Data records
•••••
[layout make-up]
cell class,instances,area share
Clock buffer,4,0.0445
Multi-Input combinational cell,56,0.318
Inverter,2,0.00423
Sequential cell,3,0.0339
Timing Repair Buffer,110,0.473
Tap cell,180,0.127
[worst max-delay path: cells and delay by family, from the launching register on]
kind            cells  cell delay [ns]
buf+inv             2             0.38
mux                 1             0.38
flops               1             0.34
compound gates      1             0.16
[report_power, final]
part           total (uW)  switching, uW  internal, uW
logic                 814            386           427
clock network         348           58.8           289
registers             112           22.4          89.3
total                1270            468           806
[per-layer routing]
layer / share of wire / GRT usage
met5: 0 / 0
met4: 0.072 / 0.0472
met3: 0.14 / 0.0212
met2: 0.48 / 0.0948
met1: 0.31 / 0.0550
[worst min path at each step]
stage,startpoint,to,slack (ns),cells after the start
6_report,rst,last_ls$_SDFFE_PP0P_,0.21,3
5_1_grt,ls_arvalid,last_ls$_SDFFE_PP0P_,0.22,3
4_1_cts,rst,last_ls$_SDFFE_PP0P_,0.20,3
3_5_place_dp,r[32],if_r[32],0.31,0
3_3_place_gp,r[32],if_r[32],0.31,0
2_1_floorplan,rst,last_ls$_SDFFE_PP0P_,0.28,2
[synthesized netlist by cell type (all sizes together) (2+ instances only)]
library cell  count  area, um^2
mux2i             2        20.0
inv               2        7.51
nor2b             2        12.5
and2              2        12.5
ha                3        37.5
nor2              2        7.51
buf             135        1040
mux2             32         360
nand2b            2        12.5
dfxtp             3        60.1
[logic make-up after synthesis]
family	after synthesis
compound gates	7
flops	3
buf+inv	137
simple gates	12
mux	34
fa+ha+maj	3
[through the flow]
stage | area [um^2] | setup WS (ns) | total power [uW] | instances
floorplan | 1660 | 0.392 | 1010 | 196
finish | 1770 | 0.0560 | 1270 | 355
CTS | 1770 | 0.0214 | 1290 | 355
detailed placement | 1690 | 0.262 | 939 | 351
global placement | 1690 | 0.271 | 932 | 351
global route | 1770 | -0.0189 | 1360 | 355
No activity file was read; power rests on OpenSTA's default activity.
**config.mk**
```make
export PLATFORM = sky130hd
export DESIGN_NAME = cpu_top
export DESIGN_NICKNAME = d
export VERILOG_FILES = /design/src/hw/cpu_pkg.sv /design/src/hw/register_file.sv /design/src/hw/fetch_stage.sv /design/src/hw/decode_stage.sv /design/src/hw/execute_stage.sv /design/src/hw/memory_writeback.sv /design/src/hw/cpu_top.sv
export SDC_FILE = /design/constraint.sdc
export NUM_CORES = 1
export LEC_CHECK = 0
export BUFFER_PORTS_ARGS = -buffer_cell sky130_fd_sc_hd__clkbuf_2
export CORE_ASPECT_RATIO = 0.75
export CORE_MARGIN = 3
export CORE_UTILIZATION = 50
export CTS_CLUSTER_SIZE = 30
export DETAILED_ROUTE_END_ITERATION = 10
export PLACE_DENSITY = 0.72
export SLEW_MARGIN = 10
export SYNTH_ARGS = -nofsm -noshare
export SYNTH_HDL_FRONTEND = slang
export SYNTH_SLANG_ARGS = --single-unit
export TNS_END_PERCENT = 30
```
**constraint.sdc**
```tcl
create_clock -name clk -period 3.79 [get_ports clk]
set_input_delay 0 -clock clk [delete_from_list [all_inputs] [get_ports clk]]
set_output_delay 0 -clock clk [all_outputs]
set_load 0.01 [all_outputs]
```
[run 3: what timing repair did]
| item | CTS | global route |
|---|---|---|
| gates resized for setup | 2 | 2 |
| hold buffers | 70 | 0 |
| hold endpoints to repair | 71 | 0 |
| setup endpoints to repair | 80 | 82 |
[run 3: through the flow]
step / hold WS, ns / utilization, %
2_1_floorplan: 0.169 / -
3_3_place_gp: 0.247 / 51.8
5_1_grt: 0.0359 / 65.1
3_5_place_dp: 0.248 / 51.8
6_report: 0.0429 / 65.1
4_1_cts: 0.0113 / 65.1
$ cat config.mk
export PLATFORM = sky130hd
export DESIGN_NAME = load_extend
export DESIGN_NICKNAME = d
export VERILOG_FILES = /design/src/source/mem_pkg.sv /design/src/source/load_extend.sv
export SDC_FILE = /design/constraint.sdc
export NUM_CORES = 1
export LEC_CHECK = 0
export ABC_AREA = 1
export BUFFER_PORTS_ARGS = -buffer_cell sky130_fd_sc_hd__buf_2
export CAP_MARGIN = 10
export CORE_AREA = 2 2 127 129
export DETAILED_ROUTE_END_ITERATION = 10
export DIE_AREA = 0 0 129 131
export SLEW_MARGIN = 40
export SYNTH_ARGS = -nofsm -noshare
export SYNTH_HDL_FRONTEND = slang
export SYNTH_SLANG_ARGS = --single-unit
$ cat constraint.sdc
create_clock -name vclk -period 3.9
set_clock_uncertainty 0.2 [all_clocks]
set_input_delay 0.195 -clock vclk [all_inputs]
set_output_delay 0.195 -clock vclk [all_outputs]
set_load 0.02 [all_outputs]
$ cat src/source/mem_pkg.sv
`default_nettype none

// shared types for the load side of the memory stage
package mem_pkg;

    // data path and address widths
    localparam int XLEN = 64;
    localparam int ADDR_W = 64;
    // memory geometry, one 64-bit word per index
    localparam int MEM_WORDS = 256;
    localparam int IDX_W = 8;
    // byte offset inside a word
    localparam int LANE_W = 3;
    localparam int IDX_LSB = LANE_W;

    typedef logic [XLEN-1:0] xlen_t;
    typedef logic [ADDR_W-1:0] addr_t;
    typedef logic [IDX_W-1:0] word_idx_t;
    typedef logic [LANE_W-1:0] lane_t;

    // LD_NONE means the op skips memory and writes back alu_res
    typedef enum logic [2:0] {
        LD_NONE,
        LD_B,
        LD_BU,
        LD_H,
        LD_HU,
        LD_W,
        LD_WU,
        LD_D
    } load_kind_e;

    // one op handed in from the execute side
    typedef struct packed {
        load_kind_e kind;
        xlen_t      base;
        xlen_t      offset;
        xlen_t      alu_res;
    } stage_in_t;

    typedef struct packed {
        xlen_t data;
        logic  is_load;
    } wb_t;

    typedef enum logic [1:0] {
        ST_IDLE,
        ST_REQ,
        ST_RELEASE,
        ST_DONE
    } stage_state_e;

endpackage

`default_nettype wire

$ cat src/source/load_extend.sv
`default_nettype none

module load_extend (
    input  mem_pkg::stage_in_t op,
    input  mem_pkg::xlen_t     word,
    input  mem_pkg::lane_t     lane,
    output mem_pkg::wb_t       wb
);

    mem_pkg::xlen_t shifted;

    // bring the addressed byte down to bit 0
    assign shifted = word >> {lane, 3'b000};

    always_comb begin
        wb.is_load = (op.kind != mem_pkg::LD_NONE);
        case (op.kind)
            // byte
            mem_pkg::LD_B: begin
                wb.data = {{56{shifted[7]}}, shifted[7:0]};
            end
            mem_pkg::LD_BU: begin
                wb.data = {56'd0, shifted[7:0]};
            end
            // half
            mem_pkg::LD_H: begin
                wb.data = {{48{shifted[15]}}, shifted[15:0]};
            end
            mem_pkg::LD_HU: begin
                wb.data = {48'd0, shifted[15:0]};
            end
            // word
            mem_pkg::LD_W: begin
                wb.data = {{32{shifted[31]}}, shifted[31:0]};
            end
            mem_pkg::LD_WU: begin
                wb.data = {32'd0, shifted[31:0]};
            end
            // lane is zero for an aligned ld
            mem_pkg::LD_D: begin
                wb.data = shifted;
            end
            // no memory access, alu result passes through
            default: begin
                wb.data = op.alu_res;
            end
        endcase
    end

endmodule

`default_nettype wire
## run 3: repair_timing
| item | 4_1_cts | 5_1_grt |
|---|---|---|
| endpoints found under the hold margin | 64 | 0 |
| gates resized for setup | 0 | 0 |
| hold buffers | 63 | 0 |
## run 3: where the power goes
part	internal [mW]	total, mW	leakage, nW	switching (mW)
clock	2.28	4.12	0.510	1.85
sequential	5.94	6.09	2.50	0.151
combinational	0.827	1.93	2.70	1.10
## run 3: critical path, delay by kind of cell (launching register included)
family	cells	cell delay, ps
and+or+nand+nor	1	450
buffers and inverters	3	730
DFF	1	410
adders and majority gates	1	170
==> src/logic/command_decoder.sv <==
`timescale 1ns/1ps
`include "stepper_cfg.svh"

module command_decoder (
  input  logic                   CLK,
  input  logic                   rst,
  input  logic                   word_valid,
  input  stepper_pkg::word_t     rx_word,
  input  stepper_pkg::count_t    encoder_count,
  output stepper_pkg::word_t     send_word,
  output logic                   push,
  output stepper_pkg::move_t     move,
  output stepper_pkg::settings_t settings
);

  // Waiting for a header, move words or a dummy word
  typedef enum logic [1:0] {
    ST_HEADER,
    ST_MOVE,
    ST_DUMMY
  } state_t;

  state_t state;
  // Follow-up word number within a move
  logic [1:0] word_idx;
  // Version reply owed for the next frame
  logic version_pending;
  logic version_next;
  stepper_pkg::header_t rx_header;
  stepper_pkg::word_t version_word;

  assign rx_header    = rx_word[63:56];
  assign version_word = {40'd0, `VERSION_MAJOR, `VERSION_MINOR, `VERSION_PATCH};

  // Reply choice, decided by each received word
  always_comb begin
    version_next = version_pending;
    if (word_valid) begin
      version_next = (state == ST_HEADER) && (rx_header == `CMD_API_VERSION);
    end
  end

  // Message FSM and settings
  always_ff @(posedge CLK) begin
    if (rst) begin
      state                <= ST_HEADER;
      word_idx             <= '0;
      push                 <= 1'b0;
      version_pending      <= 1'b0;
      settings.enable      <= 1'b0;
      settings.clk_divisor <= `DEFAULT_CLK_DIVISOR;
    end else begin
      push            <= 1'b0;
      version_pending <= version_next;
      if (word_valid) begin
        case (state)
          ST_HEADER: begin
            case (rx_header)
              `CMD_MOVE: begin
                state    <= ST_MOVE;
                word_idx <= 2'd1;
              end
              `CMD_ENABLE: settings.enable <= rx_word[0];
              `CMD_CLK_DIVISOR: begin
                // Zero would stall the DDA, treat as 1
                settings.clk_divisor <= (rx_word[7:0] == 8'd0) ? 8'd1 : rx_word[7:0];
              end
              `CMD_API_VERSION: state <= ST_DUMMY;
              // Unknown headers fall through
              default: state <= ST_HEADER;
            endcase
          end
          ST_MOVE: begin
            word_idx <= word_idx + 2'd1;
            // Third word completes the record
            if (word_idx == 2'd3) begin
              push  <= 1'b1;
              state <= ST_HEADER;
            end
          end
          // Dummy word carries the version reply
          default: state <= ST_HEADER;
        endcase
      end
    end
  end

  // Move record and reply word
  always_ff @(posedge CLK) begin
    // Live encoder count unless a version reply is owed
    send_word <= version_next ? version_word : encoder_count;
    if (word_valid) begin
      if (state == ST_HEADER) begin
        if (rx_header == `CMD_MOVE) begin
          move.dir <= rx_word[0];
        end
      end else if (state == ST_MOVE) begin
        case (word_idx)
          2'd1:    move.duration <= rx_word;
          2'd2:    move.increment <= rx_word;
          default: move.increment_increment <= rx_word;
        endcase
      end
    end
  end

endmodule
•••••
§ WHAT THE EXERCISE ASKS:
In the records above, find every line with the word "buffers" and copy it.

§ RESPONSE BOX:
| hold buffers | 70 | 0 |
| hold buffers | 63 | 0 |
buffers and inverters	3	730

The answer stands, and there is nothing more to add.